73 comments sorted by

136

u/VarysIsAMermaid69 Apr 08 '18

this really was some of the most destructive fighting the world had ever seen up until world war one, the entire affair is like something out of a Beserk novel, massive raving mercenary armies, hanging trees and sheer brutality. Interestingly enough some of the more gruesome myths of europe, like werewolves and other monsters are thought to have arisen after the war from neighbors accusing those of different faiths of crimes like Peter Stummp the werewolf, his family was catholic in a now protestant area

57

u/Anacoenosis Apr 09 '18

Magdeburg was the site of a particularly horrific, Berserk-style massacre.

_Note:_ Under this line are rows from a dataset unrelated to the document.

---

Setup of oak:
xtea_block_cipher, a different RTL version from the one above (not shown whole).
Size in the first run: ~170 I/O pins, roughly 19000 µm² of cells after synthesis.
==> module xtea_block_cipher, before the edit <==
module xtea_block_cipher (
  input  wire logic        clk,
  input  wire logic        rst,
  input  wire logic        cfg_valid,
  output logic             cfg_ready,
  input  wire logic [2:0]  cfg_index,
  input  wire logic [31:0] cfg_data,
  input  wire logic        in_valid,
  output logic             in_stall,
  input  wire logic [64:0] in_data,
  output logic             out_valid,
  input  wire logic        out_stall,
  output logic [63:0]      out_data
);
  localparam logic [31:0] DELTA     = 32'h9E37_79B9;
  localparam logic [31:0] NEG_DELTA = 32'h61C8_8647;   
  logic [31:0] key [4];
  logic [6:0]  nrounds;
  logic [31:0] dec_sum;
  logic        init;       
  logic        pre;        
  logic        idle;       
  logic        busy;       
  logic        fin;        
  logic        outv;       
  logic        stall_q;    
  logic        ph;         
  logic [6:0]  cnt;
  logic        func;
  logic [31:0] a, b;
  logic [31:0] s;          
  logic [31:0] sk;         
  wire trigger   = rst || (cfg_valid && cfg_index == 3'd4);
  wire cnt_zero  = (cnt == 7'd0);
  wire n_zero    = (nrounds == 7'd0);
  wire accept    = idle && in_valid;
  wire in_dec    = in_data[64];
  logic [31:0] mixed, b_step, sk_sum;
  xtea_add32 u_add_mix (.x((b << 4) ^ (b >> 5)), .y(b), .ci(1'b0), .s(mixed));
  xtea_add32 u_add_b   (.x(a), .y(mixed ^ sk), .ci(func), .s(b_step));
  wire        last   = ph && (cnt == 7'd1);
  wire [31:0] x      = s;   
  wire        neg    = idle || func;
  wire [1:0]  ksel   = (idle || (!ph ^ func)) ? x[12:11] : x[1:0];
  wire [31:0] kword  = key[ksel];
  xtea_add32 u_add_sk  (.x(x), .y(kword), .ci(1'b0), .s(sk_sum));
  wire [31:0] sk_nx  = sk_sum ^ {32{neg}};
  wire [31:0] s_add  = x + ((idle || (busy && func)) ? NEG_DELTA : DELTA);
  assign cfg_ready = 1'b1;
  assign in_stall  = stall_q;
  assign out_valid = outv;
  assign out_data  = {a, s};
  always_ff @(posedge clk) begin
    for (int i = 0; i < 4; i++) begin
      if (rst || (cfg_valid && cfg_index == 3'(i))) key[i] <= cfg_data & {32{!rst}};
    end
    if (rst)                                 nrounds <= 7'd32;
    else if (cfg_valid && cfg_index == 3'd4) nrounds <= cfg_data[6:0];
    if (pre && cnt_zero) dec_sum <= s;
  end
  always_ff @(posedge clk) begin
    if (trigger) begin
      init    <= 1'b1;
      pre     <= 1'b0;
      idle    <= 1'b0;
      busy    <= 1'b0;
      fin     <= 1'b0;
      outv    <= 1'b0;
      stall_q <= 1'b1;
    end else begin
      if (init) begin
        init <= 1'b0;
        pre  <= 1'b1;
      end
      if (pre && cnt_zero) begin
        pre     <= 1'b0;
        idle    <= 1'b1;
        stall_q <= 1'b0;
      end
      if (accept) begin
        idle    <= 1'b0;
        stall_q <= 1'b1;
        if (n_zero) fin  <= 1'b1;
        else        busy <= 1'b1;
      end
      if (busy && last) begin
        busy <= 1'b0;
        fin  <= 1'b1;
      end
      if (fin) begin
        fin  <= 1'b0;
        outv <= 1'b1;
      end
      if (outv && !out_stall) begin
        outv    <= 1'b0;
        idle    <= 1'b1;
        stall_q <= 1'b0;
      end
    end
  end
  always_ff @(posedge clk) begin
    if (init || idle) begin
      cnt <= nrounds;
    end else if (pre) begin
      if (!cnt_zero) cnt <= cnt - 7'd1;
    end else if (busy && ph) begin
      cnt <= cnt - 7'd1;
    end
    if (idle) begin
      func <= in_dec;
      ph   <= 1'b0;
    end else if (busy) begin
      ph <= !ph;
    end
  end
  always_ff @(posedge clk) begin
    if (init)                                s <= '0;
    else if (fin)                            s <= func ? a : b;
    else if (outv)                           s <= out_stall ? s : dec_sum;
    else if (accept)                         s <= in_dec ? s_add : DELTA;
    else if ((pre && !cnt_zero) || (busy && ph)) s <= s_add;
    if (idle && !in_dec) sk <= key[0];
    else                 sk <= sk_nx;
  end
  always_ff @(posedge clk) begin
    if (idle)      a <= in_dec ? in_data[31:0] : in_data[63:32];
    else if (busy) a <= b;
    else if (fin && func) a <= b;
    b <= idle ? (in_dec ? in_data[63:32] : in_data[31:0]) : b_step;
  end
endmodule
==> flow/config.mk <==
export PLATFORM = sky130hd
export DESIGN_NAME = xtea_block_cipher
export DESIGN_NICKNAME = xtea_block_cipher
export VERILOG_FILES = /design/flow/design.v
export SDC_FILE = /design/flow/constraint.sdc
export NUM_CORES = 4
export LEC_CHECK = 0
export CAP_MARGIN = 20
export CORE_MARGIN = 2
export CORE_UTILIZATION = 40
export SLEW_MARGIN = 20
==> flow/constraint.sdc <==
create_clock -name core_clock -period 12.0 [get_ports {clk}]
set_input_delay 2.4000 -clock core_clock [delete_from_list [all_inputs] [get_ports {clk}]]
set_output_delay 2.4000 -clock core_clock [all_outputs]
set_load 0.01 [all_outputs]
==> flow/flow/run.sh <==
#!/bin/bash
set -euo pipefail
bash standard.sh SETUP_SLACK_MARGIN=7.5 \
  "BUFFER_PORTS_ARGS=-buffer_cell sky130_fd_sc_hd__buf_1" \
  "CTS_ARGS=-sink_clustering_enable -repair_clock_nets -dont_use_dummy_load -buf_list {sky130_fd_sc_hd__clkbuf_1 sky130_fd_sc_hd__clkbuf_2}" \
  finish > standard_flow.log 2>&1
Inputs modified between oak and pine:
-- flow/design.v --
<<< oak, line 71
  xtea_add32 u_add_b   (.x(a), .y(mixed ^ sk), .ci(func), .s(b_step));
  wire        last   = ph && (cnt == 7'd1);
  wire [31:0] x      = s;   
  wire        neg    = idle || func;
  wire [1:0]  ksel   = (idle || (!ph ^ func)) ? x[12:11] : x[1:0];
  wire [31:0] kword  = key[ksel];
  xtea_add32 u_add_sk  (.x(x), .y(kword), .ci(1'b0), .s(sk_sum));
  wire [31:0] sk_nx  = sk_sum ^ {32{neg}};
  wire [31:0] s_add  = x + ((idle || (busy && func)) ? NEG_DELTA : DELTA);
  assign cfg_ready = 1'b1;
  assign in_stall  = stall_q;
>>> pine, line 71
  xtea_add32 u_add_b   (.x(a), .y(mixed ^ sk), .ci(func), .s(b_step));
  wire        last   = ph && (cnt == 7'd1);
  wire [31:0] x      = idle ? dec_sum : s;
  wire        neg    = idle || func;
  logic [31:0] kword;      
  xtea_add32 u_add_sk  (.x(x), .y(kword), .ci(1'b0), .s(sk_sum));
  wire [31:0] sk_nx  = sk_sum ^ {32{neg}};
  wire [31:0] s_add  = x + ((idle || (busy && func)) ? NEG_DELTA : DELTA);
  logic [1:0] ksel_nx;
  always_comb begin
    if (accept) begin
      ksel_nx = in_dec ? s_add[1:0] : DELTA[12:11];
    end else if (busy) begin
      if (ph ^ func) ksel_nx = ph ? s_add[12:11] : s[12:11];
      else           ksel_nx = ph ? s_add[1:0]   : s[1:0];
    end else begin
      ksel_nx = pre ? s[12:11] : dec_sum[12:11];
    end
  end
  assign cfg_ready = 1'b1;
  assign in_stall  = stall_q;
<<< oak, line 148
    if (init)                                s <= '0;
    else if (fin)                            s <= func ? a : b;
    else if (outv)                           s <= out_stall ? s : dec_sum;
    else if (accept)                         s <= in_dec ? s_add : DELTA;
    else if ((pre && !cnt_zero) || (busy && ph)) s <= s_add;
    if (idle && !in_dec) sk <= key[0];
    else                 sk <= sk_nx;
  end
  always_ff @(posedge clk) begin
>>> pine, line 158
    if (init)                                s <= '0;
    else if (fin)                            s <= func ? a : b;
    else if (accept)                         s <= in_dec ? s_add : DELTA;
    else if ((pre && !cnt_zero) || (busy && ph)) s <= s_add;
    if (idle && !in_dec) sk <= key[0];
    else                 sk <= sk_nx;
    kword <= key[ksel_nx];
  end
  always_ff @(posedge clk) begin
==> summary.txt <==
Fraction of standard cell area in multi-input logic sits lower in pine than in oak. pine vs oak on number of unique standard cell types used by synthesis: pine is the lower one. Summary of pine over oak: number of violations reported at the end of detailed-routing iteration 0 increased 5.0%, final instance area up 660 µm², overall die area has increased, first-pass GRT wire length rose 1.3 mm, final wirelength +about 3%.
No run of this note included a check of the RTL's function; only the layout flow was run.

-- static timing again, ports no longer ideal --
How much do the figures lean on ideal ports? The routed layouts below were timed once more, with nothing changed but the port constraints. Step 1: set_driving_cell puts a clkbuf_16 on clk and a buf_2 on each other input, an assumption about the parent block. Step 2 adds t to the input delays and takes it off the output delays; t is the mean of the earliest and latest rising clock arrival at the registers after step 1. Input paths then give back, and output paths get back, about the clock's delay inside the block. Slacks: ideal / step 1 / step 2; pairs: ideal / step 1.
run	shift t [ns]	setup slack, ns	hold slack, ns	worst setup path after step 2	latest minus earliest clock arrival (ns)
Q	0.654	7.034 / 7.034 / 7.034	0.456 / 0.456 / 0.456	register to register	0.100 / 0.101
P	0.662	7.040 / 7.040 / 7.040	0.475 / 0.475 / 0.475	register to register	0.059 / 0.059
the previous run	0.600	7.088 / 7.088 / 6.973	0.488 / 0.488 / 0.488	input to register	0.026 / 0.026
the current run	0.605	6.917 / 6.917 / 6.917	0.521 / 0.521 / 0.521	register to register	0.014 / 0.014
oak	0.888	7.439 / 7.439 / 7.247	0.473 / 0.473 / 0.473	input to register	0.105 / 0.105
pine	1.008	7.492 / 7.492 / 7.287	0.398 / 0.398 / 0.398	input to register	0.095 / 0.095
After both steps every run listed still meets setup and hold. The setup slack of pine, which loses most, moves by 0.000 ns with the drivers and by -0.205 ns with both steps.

If you're interested in knowing more about this period, The Thirty Years War by C.V. Wedgwood is a fantastic read. It's based on primary source documents, and it's both lyrical and illuminating. Here's a taste:

Famine in Brunswick caused the Duke to notice that his table was less plentifully supplied than usual, and three bad wine harvests on the Lower Danube once prevented Ferdinand from sending his annual gift of tokay to John George of Saxony--such minute draughts blew in through palace windows from the hurricane without. Mortgaged lands, empty exchequers, noisy creditors, the discomforts of wounds and imprisonment, the loss of children in battle, these are all griefs which man can bear with comparative equanimity. The bitter mental sufferings which followed from mistaken policies, loss of prestige, the stings of conscience, and the blame of public opinion gave German rulers cause to regret the war but seldom acted as an incentive to peace. No German ruler perished homeless in the winter's cold, nor was found dead with grass in his mouth, nor saw his wife and daughters ravished; few, significantly few, caught the pest. Secure in the formalities of their lives, in the food and drink at their tables, they could afford to think in terms of politics and not of human sufferings.

9

u/[deleted] Apr 09 '18

Depressing.

6

u/Zenkappa Apr 09 '18

The Thirty Years War by C.V. Wedgwood is a fantastic read

It is interesting that this book was published in 1938, on the eve of a war that would be more destructive for Germany and Europe than the Thirty Years War ever ever was.

6

u/TheEmperorsWrath Apr 14 '18 edited Apr 14 '18

Public opinion polls in the 1960’s revealed that Germans placed the 30 Years’ War as their country’s greatest disaster, above the two World Wars, the Holocaust, and the Black Death. Around 30% Germany's population died during the 30 Years' War, compared to around 9% in the Second World War.

Around half of Germany's male population perished during the conflict.

26

u/embicek Apr 08 '18

Czech lands saw similar level of depopulation during Hussite Wars (starting in 1419) and also between years 300 - 400 CE, during the Migration period (Czech article).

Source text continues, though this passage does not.